TASK TO COMPLETE: Of the lines below, copy those that hold the word "localparam".

EXTRACTED MATERIAL:
○ ○ ○ ○ ○

## src/rtl/alu_flags.sv

```systemverilog
module alu_flags #(
  parameter int BYTE_W = 8
) (
  input  logic                clk,
  input  logic                rst_n,
  input  logic                en,
  input  logic [3:0]          op,
  input  logic                wide,
  input  logic [2*BYTE_W-1:0] a,
  input  logic [2*BYTE_W-1:0] b,
  output logic [2*BYTE_W-1:0] result,
  output logic                wb,
  output logic [5:0]          flags
);
  localparam int WORD_W = 2 * BYTE_W;
  localparam logic [3:0] OP_ADD = 4'd0, OP_SUB = 4'd1, OP_CMP = 4'd2, OP_AND = 4'd3,
                         OP_TST = 4'd4, OP_OR = 4'd5, OP_XOR = 4'd6, OP_NOT = 4'd7,
                         OP_DAA = 4'd8;
  localparam int F_C = 0, F_P = 1, F_A = 2, F_Z = 3, F_S = 4, F_O = 5;

  logic [WORD_W:0] add_w, sub_w;
  logic [BYTE_W:0] add_b, sub_b;
  logic [WORD_W-1:0] mask, raw, rm;
  logic c_n, a_n, o_n, upd, is_add, is_sub;
  logic amsb, bmsb, rmsb;
  logic [BYTE_W-1:0] al, daa_r;
  logic [BYTE_W:0] daa_t;
  logic lo_adj, hi_adj;
  logic [5:0] nxt;

  assign add_w = {1'b0, a} + {1'b0, b};
  assign sub_w = {1'b0, a} - {1'b0, b};
  assign add_b = {1'b0, a[BYTE_W-1:0]} + {1'b0, b[BYTE_W-1:0]};
  assign sub_b = {1'b0, a[BYTE_W-1:0]} - {1'b0, b[BYTE_W-1:0]};
  assign mask  = wide ? '1 : {{BYTE_W{1'b0}}, {BYTE_W{1'b1}}};

  assign al     = a[BYTE_W-1:0];
  assign lo_adj = (al[3:0] > 4'd9) || flags[F_A];
  assign hi_adj = (al > BYTE_W'(8'h99)) || flags[F_C];
  assign daa_t  = {1'b0, al} + (lo_adj ? (BYTE_W+1)'(6) : '0);
  assign daa_r  = daa_t[BYTE_W-1:0] + (hi_adj ? BYTE_W'(8'h60) : '0);

  assign is_add = (op == OP_ADD);
  assign is_sub = (op == OP_SUB) || (op == OP_CMP);

  always_comb begin
    raw = '0;
    c_n = 1'b0;
    unique case (op)
      OP_ADD:         begin raw = add_w[WORD_W-1:0]; c_n = wide ? add_w[WORD_W] : add_b[BYTE_W]; end
      OP_SUB, OP_CMP: begin raw = sub_w[WORD_W-1:0]; c_n = wide ? sub_w[WORD_W] : sub_b[BYTE_W]; end
      OP_AND, OP_TST: raw = a & b;
      OP_OR:          raw = a | b;
      OP_XOR:         raw = a ^ b;
      OP_NOT:         raw = ~a;
      OP_DAA:         begin raw = WORD_W'(daa_r); c_n = hi_adj; end
      default:        raw = '0;
    endcase
  end

  assign rm   = (op == OP_DAA) ? raw : (raw & mask);
  assign amsb = wide ? a[WORD_W-1] : a[BYTE_W-1];
  assign bmsb = wide ? b[WORD_W-1] : b[BYTE_W-1];
  assign rmsb = (wide && op != OP_DAA) ? rm[WORD_W-1] : rm[BYTE_W-1];

  assign a_n = (op == OP_DAA) ? lo_adj : ((is_add || is_sub) && (a[4] ^ b[4] ^ rm[4]));
  assign o_n = is_add ? ((amsb == bmsb) && (rmsb != amsb)) :
               is_sub ? ((amsb != bmsb) && (rmsb != amsb)) : 1'b0;

  assign nxt[F_C] = c_n;
  assign nxt[F_P] = ~^rm[BYTE_W-1:0];
  assign nxt[F_A] = a_n;
  assign nxt[F_Z] = (rm == '0);
  assign nxt[F_S] = rmsb;
  assign nxt[F_O] = o_n;

  assign upd    = en && (op <= OP_DAA) && (op != OP_NOT);
  assign wb     = en && (op <= OP_DAA) && (op != OP_CMP) && (op != OP_TST);
  assign result = rm;

  always_ff @(posedge clk or negedge rst_n)
    if (!rst_n)   flags <= '0;
    else if (upd) flags <= nxt;

  p_cmp_test_no_wb_r3: assert property (@(posedge clk) disable iff (!rst_n)
    (en && (op == OP_CMP || op == OP_TST)) |-> !wb);
  p_idle_holds_r10: assert property (@(posedge clk) disable iff (!rst_n)
    (!en || op > OP_DAA) |=> $stable(flags));
  p_not_holds_r9: assert property (@(posedge clk) disable iff (!rst_n)
    (en && op == OP_NOT) |=> $stable(flags));
  p_logic_clears_r4: assert property (@(posedge clk) disable iff (!rst_n)
    (en && (op == OP_AND || op == OP_OR || op == OP_XOR || op == OP_TST))
    |=> (!flags[F_C] && !flags[F_O] && !flags[F_A]));
  p_parity_low_byte_r5: assert property (@(posedge clk) disable iff (!rst_n)
    (en && op == OP_XOR) |=> (flags[F_P] == ~^$past(result[BYTE_W-1:0])));
  p_daa_no_overflow_r8: assert property (@(posedge clk) disable iff (!rst_n)
    (en && op == OP_DAA) |=> !flags[F_O]);
endmodule

```

## config.mk

```make
export PLATFORM = sky130hd
export DESIGN_NAME = alu_flags
export DESIGN_NICKNAME = d
export VERILOG_FILES = /design/src/rtl/alu_flags.sv
export SDC_FILE = /design/constraint.sdc
export NUM_CORES = 1
export LEC_CHECK = 0
export BUFFER_PORTS_ARGS = -buffer_cell sky130_fd_sc_hd__buf_2
export CORE_AREA = 2 2 88 174
export CTS_CLUSTER_SIZE = 8
export DETAILED_ROUTE_END_ITERATION = 7
export DIE_AREA = 0 0 90 176
export HOLD_SLACK_MARGIN = 0.02
export PLACE_DENSITY = 0.45
export REMOVE_ABC_BUFFERS = 1
export SLEW_MARGIN = 20
export SYNTH_ARGS = -nofsm -noshare
export SYNTH_HDL_FRONTEND = slang
export SYNTH_SLANG_ARGS = --single-unit
```

## constraint.sdc

```tcl
create_clock -name clk -period 3.51 [get_ports clk]
set_input_delay 0 -clock clk [delete_from_list [all_inputs] [get_ports clk]]
set_output_delay 0 -clock clk [all_outputs]
set_load 0.01 [all_outputs]
```

==> flow_metrics.env, run 1 <==
export IMPL_status="completed"
export IMPL_slew_headroom=0.4439
export IMPL_drtIter0Drc=201
export IMPL_syn_inst=486
export IMPL_grt_max_degree=18
export IMPL_syn_cell_area_sq_um=3426
export IMPL_row_count=62
export IMPL_synth_sequential_area_ratio=0.04383
export IMPL_hold_slack_ns=0.1372
export IMPL_routed_wl_mm=14.84
export IMPL_min_period_over_period=0.9486
export IMPL_layout_commonest_cell="buf_2"
export IMPL_p_leak_nw=2.096
export IMPL_clk_pin_slew_ns=0.04
export IMPL_worstReg2RegStart="flags[2]"
export IMPL_cts_path_max_buffers=2
export IMPL_yosys_warnings=0
export IMPL_cts_sinks=6
export IMPL_fin_skew_ns=0.002556
export IMPL_synthTopCellsByArea="ha_1 20%, inv_1 6.1%, a21oi_1 5.6%"
export IMPL_r2r_setup_slack_ns=0.18
export IMPL_worstMarginPinSlew_ns=0.8273
export IMPL_numCtsBuffers=3
export IMPL_cts_root_buf="clkbuf_16"
export IMPL_path_class="register to register"
export IMPL_required_ns=3.63
export IMPL_multi_input_area_sq_um=2932
export IMPL_drive_gt1_frac=0.2176
export IMPL_grt_pass1_vias=4138
export IMPL_synthArstFlopShare=1.000
export IMPL_n_antenna_cell=0
export IMPL_maxCapViolCount=0
export IMPL_dp_slack_ns=-0.05080
export IMPL_route_vias_total=3935
export IMPL_worstReg2RegEnd="flags[3]"
export IMPL_dp_hpwl_mm=12.43
export IMPL_syn_to_final_growth_pct=22.21
export IMPL_synth_edff_count=0
export IMPL_die_w_um=90
export IMPL_worst_slack_ns=0.1804
export IMPL_critPathMaxStageDelay_ns=0.41
export IMPL_slew_viol_final=0
export IMPL_fin_util=0.2901
export IMPL_yosys_area_top_type="ha_1"
export IMPL_finalHoldViolCount=0
export IMPL_syn_avg_cell_area_sq_um=7.049
export IMPL_cts_tree="built"
export IMPL_clk_latency_ns=0.23
export IMPL_overflow=0
export IMPL_fin_tns_setup_ns=0
export IMPL_synthFlopType="dfrtp_1"
export IMPL_synth_cell_types=74
export IMPL_layout_area_seq_sq_um=150.1
export IMPL_io_buffers=62
export IMPL_placedCellCount=743
export IMPL_fin_crit_ns=3.330
export IMPL_wl_per_cell_um=19.84
export IMPL_vias_per_cell=5.261
export IMPL_dpl_instance_area_sq_um=4061
export IMPL_path_cells="nand2b_1 -> ha_1 -> fa_2 -> a41o_1 -> a21oi_1 -> xnor2_1 -> o21ai_0 -> nor3_2 -> ha_1 -> nand4_1 -> or4_1 -> a2111o_1 -> o41ai_2"
export IMPL_critPathCaptureType="register"
export IMPL_crit_top_cell="ha_1"
export IMPL_floorplan_initialDensity=0.2374
export IMPL_cp_slowest_cell="or4_1"
export IMPL_die_h_um=176
export IMPL_crit_buf_inv=0
export IMPL_grt_pass1_wl_mm=22.47
export IMPL_stdcell_area_sq_um=4187
export IMPL_grtUsageTotal=0.1828
export IMPL_ctsHtreeMaxLevel=1
export IMPL_nets=657
export IMPL_final_cell_mix="62 x buf_2, 56 x inv_1, 56 x ha_1"
export IMPL_ys_ff_latch=6
export IMPL_critPathTopFamily="compound AO/OA/AOI/OAI gates"
export IMPL_power_density_nw_per_um2=235.7
export IMPL_coreArea_sq_um=14430
export IMPL_fmax_ghz=0.3003
export IMPL_top_regs="flags (6)"
export IMPL_worstPathArrival_ns=3.45
export IMPL_startpoint_type="register"
export IMPL_nFillCells=1665
export IMPL_min_path_type="input port to async pin"
export IMPL_power_uw=986.6
export IMPL_dieArea_sq_um=15840
export IMPL_synth_top_area_share=0.2045
export IMPL_routabilityCongestion=0.9143
export IMPL_worstPathMaxFanout=3
export IMPL_ir_worst_vdd_mv=0.08753
export IMPL_regMostFlops="flags"
export IMPL_post_layout_nonfiller_instances=748
export IMPL_drt_pass1_iterations=4
export IMPL_setup_viol=0
export IMPL_io_pins=63
export IMPL_reg2reg_depth=13
export IMPL_drc=0
export IMPL_largest_reg_flops=6
export IMPL_antenna_found_initial=0
export IMPL_rsz0062_at_grt="yes"
export IMPL_antenna_left=0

○ ○ ○ ○ ○

OUTPUT OF THE EXERCISE:
  localparam int WORD_W = 2 * BYTE_W;
  localparam logic [3:0] OP_ADD = 4'd0, OP_SUB = 4'd1, OP_CMP = 4'd2, OP_AND = 4'd3,
  localparam int F_C = 0, F_P = 1, F_A = 2, F_Z = 3, F_S = 4, F_O = 5;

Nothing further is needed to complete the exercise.